Essential on the Photophysics and Photochemistry of the Indole Chromophore by Using a Totally Unconstrained Theoretical Approach.

Indole is a chromophore present in many different molecules of biological interest, such as the essential amino acid tryptophan and the neurotransmitter serotonin. On the basis of CASPT2//CASSCF quantum chemical calculations, the photophysical properties of the system after UV irradiation have been studied through the exploration of the potential energy hypersurfaces of the singlet and triplet low-lying valence excited states.
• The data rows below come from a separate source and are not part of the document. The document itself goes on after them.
From an optimization exercise on the open Yosys and OpenROAD flow, aimed at small area, a short achievable clock period and few clock cycles per item; shortcuts taken in it are not production practice. Function was not checked in any run shown here: the RTL went through the layout flow alone.

`design.v`:
```
module _inv(a,y);  
input a;  
output y;  
assign y = ~a;  
endmodule  
module _nand2(a,b,y);  
input a,b;  
output y;  
assign y = ~(a&b);  
endmodule  
module _and2(a,b,y);  
input a,b;  
output y;  
assign y = a & b;  
endmodule  
module _or2(a,b,y);  
input a,b;  
output y;  
assign y = a | b;  
endmodule  
module _xor2(a,b,y);  
input a,b;  
output y;  
wire inv_a, inv_b;  
wire w0, w1;  
_inv U0_inv(.a(a), .y(inv_a));  
_inv U1_inv(.a(b), .y(inv_b));  
_and2 U2_and2(.a(inv_a), .b(b), .y(w0));  
_and2 U3_and2(.a(a), .b(inv_b), .y(w1));  
_or2 U4_or2(.a(w0), .b(w1), .y(y));  
endmodule  
module _and3(a,b,c,y);  
input a,b,c;  
output y;  
assign y = a & b & c;  
endmodule  
module _and4(a,b,c,d,y);  
input a,b,c,d;  
output y;  
assign y = a & b & c & d;  
endmodule  
module _and5(a,b,c,d,e,y);  
input a,b,c,d,e;  
output y;  
assign y = a & b & c & d & e;  
endmodule  
module _or3(a,b,c,y); 
input a,b,c;  
output y;  
assign y= a | b | c;  
endmodule  
module _or4(a,b,c,d,y);  
input a,b,c,d;  
output y;  
assign y = a | b | c | d;  
endmodule  
module _or5(a,b,c,d,e,y);  
input a,b,c,d,e;  
output y;  
assign y = a | b | c | d | e;  
endmodule  
module _inv_4bits(a,y);  
input [3:0] a;  
output [3:0] y;  
assign y = ~a;  
endmodule  
module _and2_4bits(a,b,y);  
input [3:0] a,b;  
output [3:0] y;  
assign y = a&b;  
endmodule  
module _or2_4bits(a,b,y);  
input [3:0] a,b;  
output [3:0] y;  
assign y =a|b;  
endmodule  
module _xor2_4bits(a,b,y);  
input [3:0] a,b;  
output [3:0] y;  
	_xor2 U0_xor2(  
	.a(a[0]),
	.b(b[0]), 
	.y(y[0])
	);
	_xor2 U1_xor2(  
	.a(a[1]),
	.b(b[1]),
	.y(y[1])
	);
	_xor2 U2_xor2(  
	.a(a[2]),
	.b(b[2]),
	.y(y[2])
	);
	_xor2 U3_xor2(  
	.a(a[3]),
	.b(b[3]),
	.y(y[3])
	);
endmodule  
module _xnor2_4bits(a,b,y);  
input [3:0] a,b;  
output [3:0] y;  
wire [3:0] w0;  
	_xor2_4bits U0_xor2_4bits(  
	.a(a),
	.b(b),
	.y(w0)
	);
	_inv_4bits U1_inv_4bits(  
	.a(w0),
	.y(y)
	);
endmodule  
module _inv_32bits(a,y);  
input [31:0] a;  
output [31:0] y;  
assign y = ~a;  
endmodule  
module _and2_32bits(a,b,y);  
input [31:0] a,b;  
output [31:0] y;  
assign y = a&b;  
endmodule  
module _or2_32bits(a,b,y);  
input [31:0] a,b;  
output [31:0] y;  
assign y = a|b;  
endmodule  
module _xor2_32bits(a,b,y);  
input [31:0] a,b;  
output [31:0] y;  
_xor2_4bits U0_xor2_4bits(  
	.a(a[3:0]),
	.b(b[3:0]),
	.y(y[3:0])
	);
_xor2_4bits U1_xor2_4bits(  
	.a(a[7:4]),
	.b(b[3:0]),
	.y(y[7:4])
	);
_xor2_4bits U2_xor2_4bits(  
	.a(a[11:8]),
	.b(b[11:8]),
	.y(y[11:8])
	);
_xor2_4bits U3_xor2_4bits(  
	.a(a[15:12]),
	.b(b[15:12]),
	.y(y[15:12])
	);
_xor2_4bits U4_xor2_4bits(  
	.a(a[19:16]),
	.b(b[19:16]),
	.y(y[19:16])
	);
_xor2_4bits U5_xor2_4bits(  
	.a(a[23:20]),
	.b(b[23:20]),
	.y(y[23:20])
	);
_xor2_4bits U6_xor2_4bits(  
	.a(a[27:24]),
	.b(b[27:24]),
	.y(y[27:24])
	);
_xor2_4bits U7_xor2_4bits(  
	.a(a[31:28]),
	.b(b[31:28]),
	.y(y[31:28])
	);
endmodule  
module _xnor2_32bits(a,b,y);  
input [31:0] a,b;  
output [31:0] y;  
_xnor2_4bits U0_xnor2_4bits(  
	.a(a[3:0]),
	.b(b[3:0]),
	.y(y[3:0])
	);
_xnor2_4bits U1_xnor2_4bits(  
	.a(a[7:4]),
	.b(b[7:4]),
	.y(y[7:4])
	);
_xnor2_4bits U2_xnor2_4bits(  
	.a(a[11:8]),
	.b(b[11:8]),
	.y(y[11:8])
	);
_xnor2_4bits U3_xnor2_4bits(  
	.a(a[15:12]),
	.b(b[15:12]),
	.y(y[15:12])
	);
_xnor2_4bits U4_xnor2_4bits(  
	.a(a[19:16]),
	.b(b[19:16]),
	.y(y[19:16])
	);
_xnor2_4bits U5_xnor2_4bits(  
	.a(a[23:20]),
	.b(b[23:20]),
	.y(y[23:20])
	);
_xnor2_4bits U6_xnor2_4bits(  
	.a(a[27:24]),
	.b(b[27:24]),
	.y(y[27:24])
	);
_xnor2_4bits U7_xnor2_4bits(  
	.a(a[31:28]),
	.b(b[31:28]),
	.y(y[31:28])
	);
endmodule  
module fa_v2(a,b,ci,s);  
input a,b,ci;  
output s;  
wire w0;  
	_xor2 U0_xor2(  
	.a(a),  
	.b(b),  
	.y(w0)  
	);
	_xor2 U1_xor2(  
	.a(w0),  
	.b(ci),  
	.y(s)  
	);
endmodule  
module clb4(a,b,ci,c1,c2,c3,co);  
input [3:0] a,b;  
input ci;  
output c1,c2,c3,co;  
wire [3:0] g,p;  
wire w0_c1;  
wire w0_c2, w1_c2;  
wire w0_c3, w1_c3, w2_c3;  
wire w0_co, w1_co, w2_co, w3_co;  
	_and2 U0_and2(  
	.a(a[0]),
	.b(b[0]),
	.y(g[0])
	);
	_and2 U1_and2(  
	.a(a[1]),
	.b(b[1]),
	.y(g[1])
	);
	_and2 U2_and2(  
	.a(a[2]),
	.b(b[2]),
	.y(g[2])
	);
	_and2 U3_and2(  
	.a(a[3]),
	.b(b[3]),
	.y(g[3])
	);
	_or2 U4_or2(  
	.a(a[0]),
	.b(b[0]),
	.y(p[0])
	);
	_or2 U5_or2(  
	.a(a[1]),
	.b(b[1]),
	.y(p[1])
	);
	_or2 U6_or2(  
	.a(a[2]),
	.b(b[2]),
	.y(p[2])
	);
	_or2 U7_or2(  
	.a(a[3]),
	.b(b[3]),
	.y(p[3])
	);
	_and2 U8_and2(  
	.a(p[0]),
	.b(ci),
	.y(w0_c1)
	);
	_or2 U9_or2(  
	.a(g[0]),
	.b(w0_c1),
	.y(c1)
	);
	_and2 U10_and2(  
	.a(p[1]),
	.b(g[0]),
	.y(w0_c2)
	);
	_and3 U11_and3(  
	.a(p[1]),
	.b(p[0]),
	.c(ci),
	.y(w1_c2)
	);
	_or3 U12_or3(  
	.a(g[1]),
	.b(w0_c2),
	.c(w1_c2),
	.y(c2)
	);
	_and2 U13_and2(  
	.a(p[2]),
	.b(g[1]),
	.y(w0_c3)
	);
	_and3 U14_and3(  
	.a(p[2]),
	.b(p[1]),
	.c(g[0]),
	.y(w1_c3)
	);
	_and4 U15_and4(  
	.a(p[2]),
	.b(p[1]),
	.c(p[0]),
	.d(ci),
	.y(w2_c3)
	);
	_or4 U16_or4(  
	.a(g[2]),
	.b(w0_c3),
	.c(w1_c3),
	.d(w2_c3),
	.y(c3)
	);
	_and2 U17_and2(  
	.a(p[3]),
	.b(g[2]),
	.y(w0_co)
	);
	_and3 U18_and3(  
	.a(p[3]),
	.b(p[2]),
	.c(g[1]),
	.y(w1_co)
	);
	_and4 U19_and4(  
	.a(p[3]),
	.b(p[2]),
	.c(p[1]),
	.d(g[0]),
	.y(w2_co)
	);
	_and5 U20_and5(  
	.a(p[3]),
	.b(p[2]),
	.c(p[1]),
	.d(p[0]),
	.e(ci),
	.y(w3_co)
	);
	_or5 U21_or5(  
	.a(g[3]),
	.b(w0_co),
	.c(w1_co),
	.d(w2_co),
	.e(w3_co),
	.y(co)
	);
endmodule  
module cla4(a,b,ci,s,co);  
input [3:0] a,b;  
input ci;  
output [3:0] s;  
output co;  
wire c1, c2, c3;  
	fa_v2 U0_fa_v2(  
	.a(a[0]),  
	.b(b[0]),  
	.ci(ci),  
	.s(s[0])  
	);
	fa_v2 U1_fa_v2(  
	.a(a[1]),  
	.b(b[1]),  
	.ci(c1),  
	.s(s[1])  
	);
	fa_v2 U2_fa_v2(  
	.a(a[2]),  
	.b(b[2]),  
	.ci(c2),  
	.s(s[2])  
	);
	fa_v2 U3_fa_v2(  
	.a(a[3]),  
	.b(b[3]),  
	.ci(c3),  
	.s(s[3])  
	);
	clb4 U4_clb4(  
	.a(a),  
	.b(b),  
	.ci(ci),  
	.c1(c1),  
	.c2(c2),  
	.c3(c3),  
	.co(co)  
	);
endmodule  
module cla8(a,b,ci,s,co);  
input [7:0] a,b;  
input ci;
output [7:0] s;  
output co;  
wire c1;  
assign {co, s} = a + b + ci;
endmodule  
module cla64(a,b,ci,s,co);  
input [63:0] a,b;  
input ci;  
output [63:0] s;  
output co;  
wire c1, c2, c3, c4, c5, c6, c7;  
assign {co, s} = a + b + ci;
endmodule  
module ns_logic(clk, reset_n, op_start, op_clear, op_done, state, counter);  
input clk, reset_n;  
input op_start, op_clear, op_done;  
output [1:0] state;  
output [6:0] counter;  
parameter start_state = 2'b00;  
parameter multiple_state = 2'b01;  
parameter clear_state = 2'b10;  
reg [1:0] state, next_state;  
reg [6:0] counter, next_counter;  
reg [6:0] temp;  
wire [6:0] temp_counter;  
wire co;  
cla8 U0_cla8(  
	.a({1'b0, next_counter}),  
	.b(8'b00000001),
	.ci(1'b0),
	.s(temp_counter),
	.co(co)
	);
always @(posedge clk or negedge reset_n)
begin
	if(reset_n == 1'b0) 
	begin
		temp = 7'b0000000;
		state <= start_state;
		counter <= 7'b0000000;
	end
	else
	begin
		temp = temp_counter[6:0];
		state <= next_state;
		counter <= next_counter;
	end
end
always @(op_start, op_clear, op_done, state, counter, temp)
begin
	if(op_clear == 1'b1)  
	begin
		next_state <= start_state;
		next_counter <= 7'b0000000;
	end
	else
	begin
		case(state)
			start_state:  
			begin
				if(op_start == 1'b1 && op_clear == 1'b0 && op_done == 1'b0)  
				begin
					next_state <= multiple_state;
					next_counter <= counter;
				end
				else
				begin
					next_state <= start_state;
					next_counter <= counter;
				end
			end
			multiple_state:  
			begin
				if(counter == 7'b1000000)  
				begin
					next_state <= clear_state;
					next_counter <= counter;
				end
				else if(op_clear == 1'b1)
				begin
					next_state <= start_state;
					next_counter <= 7'b0000000;
				end
				else
				begin
					next_state <= multiple_state;
					next_counter <= temp; 
				end
			end
			clear_state:  
			begin
				if(op_clear == 1'b1)  
				begin
					next_state <= start_state; 
					next_counter <= 7'b0000000;
				end
				else  
				begin
					next_state <= clear_state;
					next_counter <= counter;
				end
			end
			default:
			begin
				next_state <= 2'bx;
				next_counter <= 7'bx;
			end
		endcase  
	end
end
endmodule  
module o_logic(clk, reset_n, multiplier, multiplicand, counter, state, op_done, result);  
	input clk, reset_n;  
	input [63:0] multiplier;  
	input [63:0] multiplicand;  
	input [6:0] counter;  
	input [1:0] state;  
	output op_done;  
	output [127:0] result;  
	parameter start_state = 2'b00;  
	parameter multiple_state = 2'b01;  
	parameter clear_state = 2'b10;  
	reg op_done;  
	reg [127:0] result;  
	reg [127:0] next_result;  
	reg [127:0] temp;  
	reg [63:0] addition_store, subtraction_store;  
	reg last_result;  
	reg last_q;  
	wire [63:0] addition, subtraction;  
	always @(posedge clk or negedge reset_n)
	begin
		if(reset_n == 1'b0)  
		begin
			addition_store = 64'b0;
			subtraction_store = 64'b0;
			result = 128'b0;
			last_q <= 1'b0;
		end
		else
		begin
			addition_store = addition;
			subtraction_store = subtraction;
			result <= next_result;
			last_q <= last_result;
		end
	end
	always @(multiplier, multiplicand, counter, state, result, last_q, addition_store, subtraction_store)
	begin
		case(state)
			start_state:  
			begin
				next_result = {64'b0,multiplier}; 
				op_done = 1'b0;
				last_result = 1'b0;
				temp = 128'b0;
			end
			multiple_state:  
			begin
				if(counter == 7'b1000000)  
				begin 
					op_done = 1'b1;
					next_result = result;
					last_result = 1'b0;
					temp = 128'b0; 
				end
				else
				begin
					op_done = 1'b0;
					if(result[0] == 1'b0 && last_q == 1'b0)  
					begin
						temp = result;
						last_result = result[0];
						next_result = {result[127], result[127:1]};  
					end
					else if(result[0] == 1'b0 && last_q == 1'b1)  
					begin
						temp[127:64] = addition_store;
						temp[63:0] = result[63:0];
						last_result = result[0];
						next_result = {((result[127] == multiplicand[63]) ? result[127] : temp[127]), temp[127:1]};  
					end
					else if(result[0] == 1'b1 && last_q == 1'b0)  
					begin
						temp[127:64] = subtraction_store;
						temp[63:0] = result[63:0];
						last_result = result[0];
						next_result = {((result[127] != multiplicand[63]) ? result[127] : temp[127]), temp[127:1]};  
					end
					else if(result[0] == 1'b1 && last_q == 1'b1)  
					begin
						temp = result;
						last_result = result[0];
						next_result = {result[127], result[127:1]};  
					end
					else 
					begin
						temp = result;
						next_result = 128'b0;
						op_done = 1'b0;
						last_result = 1'b0;
					end
				end
			end
			clear_state:  
			begin
				next_result = result;
				op_done = 1'b1;
				last_result = 1'b0;
				temp = 128'b0;
			end
			default:
			begin
				next_result = 128'bx;
				op_done = 1'bx;
				last_result = 1'bx;
				temp = 128'bx;
			end
		endcase  
	end
	cla64 U0_cla64(  
		.a(next_result[127:64]),
		.b(multiplicand[63:0]),
		.ci(1'b0),
		.s(addition),
		.co()
		);
	cla64 U1_cla64(  
		.a(next_result[127:64]),
		.b(~multiplicand[63:0]),
		.ci(1'b1),
		.s(subtraction),
		.co()
		);
endmodule  
module booth_multiplier(clk, reset_n, multiplier, multiplicand, op_start, op_clear, op_done, result);
	input clk, reset_n;
	input [63:0] multiplier;
	input [63:0] multiplicand;
	input op_start, op_clear;
	output op_done;
	output [127:0] result;
	localparam IDLE = 2'd0, BUSY = 2'd1, DONE = 2'd2;
	reg [1:0] state;
	reg [3:0] cnt;
	reg op_done;
	reg [63:0] lo;              
	reg [64:0] acc_s, acc_c;    
	reg [7:0]  pend_s, pend_c;  
	reg        cin;             
	reg        first;           
	reg [3:0]  sel1, sel2, neg;  
	wire [8:0] win_ld = {multiplier[7:0], 1'b0};
	wire [8:0] win_nx = lo[15:7];
	wire [8:0] win = (state == IDLE) ? win_ld : win_nx;
	wire [3:0] e1, e2, en;
	genvar t;
	generate
		for (t = 0; t < 4; t = t + 1) begin : g_enc
			wire b0 = win[2*t];
			wire b1 = win[2*t+1];
			wire b2 = win[2*t+2];
			assign e1[t] = b1 ^ b0;
			assign e2[t] = (b2 & ~b1 & ~b0) | (~b2 & b1 & b0);
			assign en[t] = b2 & ~(b1 & b0);
		end
	endgenerate
	wire [63:0] nvec;
	generate
		for (t = 0; t < 32; t = t + 1) begin : g_neg
			wire xm1 = (t == 0) ? 1'b0 : multiplier[2*t-1];
			assign nvec[2*t] = multiplier[2*t+1] & ~(multiplier[2*t] & xm1);
			assign nvec[2*t+1] = 1'b0;
		end
	endgenerate
	wire [64:0] pat [0:3];
	generate
		for (t = 0; t < 4; t = t + 1) begin : g_row
			wire [64:0] mag = ({65{sel1[t]}} & {multiplicand[63], multiplicand}) | ({65{sel2[t]}} & {multiplicand, 1'b0});
			assign pat[t] = mag ^ {65{neg[t]}};
		end
	endgenerate
	wire [64:0] as_in = first ? {1'b1, 64'b0} : acc_s;
	wire [72:0] l3_s, l3_c;
	csa_tree u_tree(.as(as_in), .ac(acc_c), .p0(pat[0]), .p1(pat[1]), .p2(pat[2]), .p3(pat[3]), .s(l3_s), .c(l3_c));
	wire [72:0] sum = {acc_s[64:0], pend_s} + {acc_c[64:0], pend_c[7:1], cin};
	wire c8 = sum[8] ^ acc_s[0] ^ acc_c[0];
	wire idle = (state == IDLE);
	wire step = (state == BUSY) & ~cnt[3];
	wire fin = (state == BUSY) & cnt[3];
	always @(posedge clk or negedge reset_n) begin
		if (!reset_n) begin
			state <= IDLE;
			cnt <= 4'd0;
			op_done <= 1'b0;
		end else if (op_clear) begin
			state <= IDLE;
			op_done <= 1'b0;
		end else begin
			case (state)
				IDLE: if (op_start) begin state <= BUSY; cnt <= 4'd0; end
				BUSY: begin
					cnt <= cnt + 4'd1;
					if (cnt[3]) begin state <= DONE; op_done <= 1'b1; end
				end
				default: ;
			endcase
		end
	end
	always @(posedge clk) begin
		sel1 <= e1;
		sel2 <= e2;
		neg <= en;
		first <= idle;
		acc_s <= l3_s[72:8];
		pend_s <= l3_s[7:0];
		pend_c <= l3_c[7:0];
		cin <= c8 & ~first;
		if (step)
			acc_c <= l3_c[72:8];
		else if (idle)
			acc_c <= {1'b0, nvec};
		else if (fin)
			acc_c[63:0] <= sum[71:8];
		if (idle)
			lo <= multiplier;
		else if (step | fin)
			lo <= {sum[7:0], lo[63:8]};
	end
	assign result = {acc_c[63:0], lo};
endmodule
module csa_tree(as, ac, p0, p1, p2, p3, s, c);
	input [64:0] as, ac, p0, p1, p2, p3;
	output [72:0] s, c;
	wire [72:0] a0 = {8'b0, as};
	wire [72:0] a1 = {8'b0, ac};
	wire [72:0] r0 = {7'b0, 1'b1, ~p0[64], p0[63:0]};
	wire [72:0] r1 = {5'b0, 1'b1, ~p1[64], p1[63:0], 2'b0};
	wire [72:0] r2 = {3'b0, 1'b1, ~p2[64], p2[63:0], 4'b0};
	wire [72:0] r3 = {1'b0, 1'b1, ~p3[64], p3[63:0], 6'b0};
	wire [72:0] l1a_s = a0 ^ a1 ^ r0;
	wire [72:0] l1a_c = {((a0 & a1) | (a0 & r0) | (a1 & r0)), 1'b0};
	wire [72:0] l1b_s = r1 ^ r2 ^ r3;
	wire [72:0] l1b_c = {((r1 & r2) | (r1 & r3) | (r2 & r3)), 1'b0};
	wire [72:0] l2_s = l1a_s ^ l1a_c ^ l1b_s;
	wire [72:0] l2_c = {((l1a_s & l1a_c) | (l1a_s & l1b_s) | (l1a_c & l1b_s)), 1'b0};
	assign s = l2_s ^ l2_c ^ l1b_c;
	assign c = {((l2_s & l2_c) | (l2_s & l1b_c) | (l2_c & l1b_c)), 1'b0};
endmodule
```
In contrast to previous studies, the present work has been carried out without imposing any restriction to the geometry of the molecule (C1 symmetry) and by performing minimum energy path calculations, which is the only instrument able to provide the lowest-energy evolution of the system. Relevant findings to the photophysics of bare indole have been obtained, which compete with the currently accepted mechanism for the energy decay in the molecule. The results show the presence of a conical intersection (CI) between the initially populated (1)(La ππ*) and the (1)(Lb ππ*) state, easily accessible through a barrierless pathway from the Franck-Condon region. At this CI region, part of the population is switched from the bright (1)(La ππ*) state to the (1)(Lb ππ*) state, and the system evolves toward a minimum structure from which the expected fluorescence takes place. The reported low values of the fluorescence quantum yield are explained by means of a new nonradiative mechanism specific for the (1)(Lb ππ*) state, in which the presence of an ethene-like CI between the (Lb ππ*) and ground states is the main feature.